Filter the entries below, keeping only lines with "synthesized".

DATASET EXCERPTS:

▼

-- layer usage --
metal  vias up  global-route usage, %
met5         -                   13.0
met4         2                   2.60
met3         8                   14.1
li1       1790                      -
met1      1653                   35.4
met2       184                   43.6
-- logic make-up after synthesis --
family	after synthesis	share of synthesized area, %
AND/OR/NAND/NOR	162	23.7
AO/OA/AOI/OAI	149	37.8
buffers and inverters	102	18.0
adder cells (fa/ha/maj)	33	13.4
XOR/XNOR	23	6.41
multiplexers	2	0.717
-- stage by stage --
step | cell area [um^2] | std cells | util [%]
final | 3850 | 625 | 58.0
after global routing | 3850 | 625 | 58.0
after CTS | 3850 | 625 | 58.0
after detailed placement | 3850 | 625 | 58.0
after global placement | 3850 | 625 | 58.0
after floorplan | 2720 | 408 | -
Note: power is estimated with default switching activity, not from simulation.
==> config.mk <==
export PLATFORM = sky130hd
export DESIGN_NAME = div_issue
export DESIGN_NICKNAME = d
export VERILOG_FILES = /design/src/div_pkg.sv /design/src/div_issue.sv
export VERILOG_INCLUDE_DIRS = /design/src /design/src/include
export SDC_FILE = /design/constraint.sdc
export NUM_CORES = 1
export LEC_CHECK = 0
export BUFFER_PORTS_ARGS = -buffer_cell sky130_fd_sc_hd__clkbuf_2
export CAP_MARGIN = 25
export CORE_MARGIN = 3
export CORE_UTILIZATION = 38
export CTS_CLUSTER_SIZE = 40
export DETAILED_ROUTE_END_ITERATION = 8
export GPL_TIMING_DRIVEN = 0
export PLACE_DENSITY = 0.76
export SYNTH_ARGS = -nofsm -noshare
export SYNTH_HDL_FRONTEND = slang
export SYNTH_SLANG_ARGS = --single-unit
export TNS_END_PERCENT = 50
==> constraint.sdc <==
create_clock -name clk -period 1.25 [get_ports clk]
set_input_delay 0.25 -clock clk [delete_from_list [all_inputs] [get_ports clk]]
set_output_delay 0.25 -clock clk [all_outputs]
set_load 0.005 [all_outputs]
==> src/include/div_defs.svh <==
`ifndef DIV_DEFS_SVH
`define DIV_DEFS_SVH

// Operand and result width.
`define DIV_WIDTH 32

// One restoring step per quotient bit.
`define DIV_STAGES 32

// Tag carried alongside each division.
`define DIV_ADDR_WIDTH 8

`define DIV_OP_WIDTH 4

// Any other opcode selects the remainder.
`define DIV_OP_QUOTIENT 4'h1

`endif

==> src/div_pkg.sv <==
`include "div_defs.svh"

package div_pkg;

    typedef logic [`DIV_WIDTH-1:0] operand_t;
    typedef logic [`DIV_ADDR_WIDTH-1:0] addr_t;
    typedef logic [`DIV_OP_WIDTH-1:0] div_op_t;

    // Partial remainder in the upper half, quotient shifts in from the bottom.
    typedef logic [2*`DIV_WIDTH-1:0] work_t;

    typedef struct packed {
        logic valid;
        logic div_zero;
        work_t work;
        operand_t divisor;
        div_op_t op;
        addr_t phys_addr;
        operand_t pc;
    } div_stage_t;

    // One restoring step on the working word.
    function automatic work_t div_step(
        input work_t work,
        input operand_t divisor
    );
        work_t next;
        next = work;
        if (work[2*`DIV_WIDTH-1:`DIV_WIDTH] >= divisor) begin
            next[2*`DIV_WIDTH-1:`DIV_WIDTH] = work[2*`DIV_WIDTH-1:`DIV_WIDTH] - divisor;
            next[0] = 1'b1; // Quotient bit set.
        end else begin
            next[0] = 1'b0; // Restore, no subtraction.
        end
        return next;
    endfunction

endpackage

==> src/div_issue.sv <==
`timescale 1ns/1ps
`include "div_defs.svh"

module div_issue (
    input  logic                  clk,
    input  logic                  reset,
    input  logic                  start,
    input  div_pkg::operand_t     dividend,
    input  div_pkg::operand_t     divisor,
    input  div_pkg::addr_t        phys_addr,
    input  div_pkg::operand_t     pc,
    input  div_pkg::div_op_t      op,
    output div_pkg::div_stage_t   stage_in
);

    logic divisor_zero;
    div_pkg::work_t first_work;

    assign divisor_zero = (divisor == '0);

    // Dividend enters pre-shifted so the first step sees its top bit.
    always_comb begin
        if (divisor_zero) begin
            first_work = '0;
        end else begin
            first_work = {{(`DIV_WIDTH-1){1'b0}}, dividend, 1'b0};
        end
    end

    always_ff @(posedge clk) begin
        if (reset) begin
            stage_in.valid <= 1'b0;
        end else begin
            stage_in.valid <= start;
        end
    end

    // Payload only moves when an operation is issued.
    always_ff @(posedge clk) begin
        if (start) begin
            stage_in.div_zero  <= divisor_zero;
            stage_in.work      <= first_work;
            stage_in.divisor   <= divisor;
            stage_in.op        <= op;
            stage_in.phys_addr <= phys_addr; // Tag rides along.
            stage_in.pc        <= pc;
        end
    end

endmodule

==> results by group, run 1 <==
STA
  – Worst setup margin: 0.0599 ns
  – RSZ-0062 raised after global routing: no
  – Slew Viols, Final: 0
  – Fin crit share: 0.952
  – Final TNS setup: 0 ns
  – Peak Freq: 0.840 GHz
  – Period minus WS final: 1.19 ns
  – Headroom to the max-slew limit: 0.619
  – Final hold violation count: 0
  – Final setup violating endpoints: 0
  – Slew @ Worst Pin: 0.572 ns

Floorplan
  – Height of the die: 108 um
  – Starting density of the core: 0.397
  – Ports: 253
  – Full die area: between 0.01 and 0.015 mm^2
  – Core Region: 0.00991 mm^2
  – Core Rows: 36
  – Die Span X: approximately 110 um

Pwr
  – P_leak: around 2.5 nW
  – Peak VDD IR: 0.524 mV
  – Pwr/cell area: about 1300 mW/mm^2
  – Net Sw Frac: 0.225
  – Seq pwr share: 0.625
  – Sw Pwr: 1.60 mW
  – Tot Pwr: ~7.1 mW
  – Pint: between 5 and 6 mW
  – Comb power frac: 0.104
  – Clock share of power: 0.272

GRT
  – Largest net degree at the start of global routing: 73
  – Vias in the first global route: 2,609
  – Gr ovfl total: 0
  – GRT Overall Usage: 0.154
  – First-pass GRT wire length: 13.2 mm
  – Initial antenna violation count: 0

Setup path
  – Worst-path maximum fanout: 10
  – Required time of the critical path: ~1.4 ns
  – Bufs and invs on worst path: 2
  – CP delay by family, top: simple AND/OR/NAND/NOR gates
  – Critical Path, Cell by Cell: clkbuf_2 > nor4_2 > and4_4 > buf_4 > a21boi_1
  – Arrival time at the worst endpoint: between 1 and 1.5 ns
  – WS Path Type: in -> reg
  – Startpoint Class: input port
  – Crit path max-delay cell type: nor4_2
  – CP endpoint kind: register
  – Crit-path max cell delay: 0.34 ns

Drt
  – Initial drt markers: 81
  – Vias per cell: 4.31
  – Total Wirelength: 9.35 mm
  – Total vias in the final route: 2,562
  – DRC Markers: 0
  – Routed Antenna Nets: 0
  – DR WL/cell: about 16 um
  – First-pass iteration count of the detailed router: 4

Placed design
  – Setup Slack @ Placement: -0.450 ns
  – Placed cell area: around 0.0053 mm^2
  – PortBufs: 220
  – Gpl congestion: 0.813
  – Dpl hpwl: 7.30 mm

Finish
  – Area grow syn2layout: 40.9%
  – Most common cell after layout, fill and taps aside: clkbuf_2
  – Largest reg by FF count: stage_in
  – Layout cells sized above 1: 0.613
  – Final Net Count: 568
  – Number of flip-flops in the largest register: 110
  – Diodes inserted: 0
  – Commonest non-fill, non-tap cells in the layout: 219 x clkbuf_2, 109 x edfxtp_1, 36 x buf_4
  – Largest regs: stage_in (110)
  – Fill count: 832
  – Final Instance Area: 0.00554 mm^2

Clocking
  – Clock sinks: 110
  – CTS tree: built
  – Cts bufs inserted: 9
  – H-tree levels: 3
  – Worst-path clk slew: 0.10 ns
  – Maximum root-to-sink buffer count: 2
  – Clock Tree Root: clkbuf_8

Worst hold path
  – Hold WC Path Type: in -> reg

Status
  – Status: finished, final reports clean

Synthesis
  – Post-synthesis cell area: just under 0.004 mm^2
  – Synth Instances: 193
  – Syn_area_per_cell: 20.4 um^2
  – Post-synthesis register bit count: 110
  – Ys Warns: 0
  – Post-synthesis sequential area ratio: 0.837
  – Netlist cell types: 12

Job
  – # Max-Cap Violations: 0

▲
▼

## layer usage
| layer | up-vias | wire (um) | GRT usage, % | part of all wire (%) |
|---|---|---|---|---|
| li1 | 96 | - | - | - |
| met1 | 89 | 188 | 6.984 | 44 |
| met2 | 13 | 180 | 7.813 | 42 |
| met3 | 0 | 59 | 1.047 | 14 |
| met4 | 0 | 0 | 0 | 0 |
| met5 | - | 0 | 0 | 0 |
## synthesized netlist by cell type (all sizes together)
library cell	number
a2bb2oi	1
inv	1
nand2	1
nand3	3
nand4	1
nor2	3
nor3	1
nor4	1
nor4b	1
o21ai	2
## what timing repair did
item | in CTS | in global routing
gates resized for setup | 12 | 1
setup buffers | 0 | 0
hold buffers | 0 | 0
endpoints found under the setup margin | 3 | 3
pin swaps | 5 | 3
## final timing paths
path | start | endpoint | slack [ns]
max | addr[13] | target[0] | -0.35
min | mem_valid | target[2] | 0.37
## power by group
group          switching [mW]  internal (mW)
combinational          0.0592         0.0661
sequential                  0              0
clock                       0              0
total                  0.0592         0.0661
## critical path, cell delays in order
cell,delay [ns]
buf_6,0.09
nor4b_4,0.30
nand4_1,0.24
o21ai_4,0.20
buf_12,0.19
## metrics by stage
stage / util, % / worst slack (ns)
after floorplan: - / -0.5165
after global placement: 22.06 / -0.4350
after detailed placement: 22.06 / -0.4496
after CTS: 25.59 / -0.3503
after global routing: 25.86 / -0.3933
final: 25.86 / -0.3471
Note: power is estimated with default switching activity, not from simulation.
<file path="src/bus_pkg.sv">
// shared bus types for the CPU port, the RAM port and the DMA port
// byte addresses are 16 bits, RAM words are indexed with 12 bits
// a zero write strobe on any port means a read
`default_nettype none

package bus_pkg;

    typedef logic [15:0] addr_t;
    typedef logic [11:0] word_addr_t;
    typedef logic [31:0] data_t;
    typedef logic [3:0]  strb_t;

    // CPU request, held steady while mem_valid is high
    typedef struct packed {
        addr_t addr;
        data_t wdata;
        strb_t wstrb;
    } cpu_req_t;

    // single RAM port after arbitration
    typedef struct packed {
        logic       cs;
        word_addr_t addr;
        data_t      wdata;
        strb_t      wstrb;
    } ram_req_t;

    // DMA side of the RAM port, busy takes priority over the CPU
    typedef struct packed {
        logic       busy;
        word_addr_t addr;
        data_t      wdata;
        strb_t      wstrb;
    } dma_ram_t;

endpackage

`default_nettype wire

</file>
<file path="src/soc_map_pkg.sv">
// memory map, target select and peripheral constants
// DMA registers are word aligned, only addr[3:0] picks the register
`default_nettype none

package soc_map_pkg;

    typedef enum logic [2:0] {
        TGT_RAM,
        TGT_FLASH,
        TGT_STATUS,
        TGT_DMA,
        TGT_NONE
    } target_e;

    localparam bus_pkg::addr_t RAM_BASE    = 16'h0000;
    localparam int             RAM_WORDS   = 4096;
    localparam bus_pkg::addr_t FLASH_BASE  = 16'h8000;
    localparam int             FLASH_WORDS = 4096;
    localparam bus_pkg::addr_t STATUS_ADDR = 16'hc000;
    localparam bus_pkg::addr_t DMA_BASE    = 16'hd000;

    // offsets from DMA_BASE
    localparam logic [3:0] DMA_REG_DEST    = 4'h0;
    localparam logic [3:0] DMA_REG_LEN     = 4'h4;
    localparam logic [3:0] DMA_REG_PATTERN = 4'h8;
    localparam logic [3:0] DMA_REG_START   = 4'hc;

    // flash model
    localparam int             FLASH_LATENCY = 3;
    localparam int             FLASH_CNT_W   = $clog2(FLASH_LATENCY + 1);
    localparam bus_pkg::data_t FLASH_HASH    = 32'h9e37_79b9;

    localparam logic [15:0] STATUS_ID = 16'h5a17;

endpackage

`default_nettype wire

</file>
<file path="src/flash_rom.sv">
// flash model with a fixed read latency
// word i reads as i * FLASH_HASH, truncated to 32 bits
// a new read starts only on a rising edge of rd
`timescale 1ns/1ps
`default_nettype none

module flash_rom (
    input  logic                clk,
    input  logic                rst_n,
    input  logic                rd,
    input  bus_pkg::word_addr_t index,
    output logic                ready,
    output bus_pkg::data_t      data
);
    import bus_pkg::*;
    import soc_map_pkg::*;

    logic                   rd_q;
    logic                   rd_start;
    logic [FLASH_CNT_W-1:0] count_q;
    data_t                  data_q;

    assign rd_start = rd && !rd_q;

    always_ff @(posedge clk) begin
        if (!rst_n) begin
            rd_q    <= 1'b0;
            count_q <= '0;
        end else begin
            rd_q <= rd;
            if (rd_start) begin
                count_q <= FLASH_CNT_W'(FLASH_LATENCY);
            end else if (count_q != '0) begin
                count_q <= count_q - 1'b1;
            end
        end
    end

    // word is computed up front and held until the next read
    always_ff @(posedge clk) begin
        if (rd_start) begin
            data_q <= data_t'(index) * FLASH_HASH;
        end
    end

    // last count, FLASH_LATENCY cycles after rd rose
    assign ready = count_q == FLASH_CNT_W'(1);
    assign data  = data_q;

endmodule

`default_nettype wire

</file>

▲

OUTPUT FOR THIS EXERCISE:
family	after synthesis	share of synthesized area, %
## synthesized netlist by cell type (all sizes together)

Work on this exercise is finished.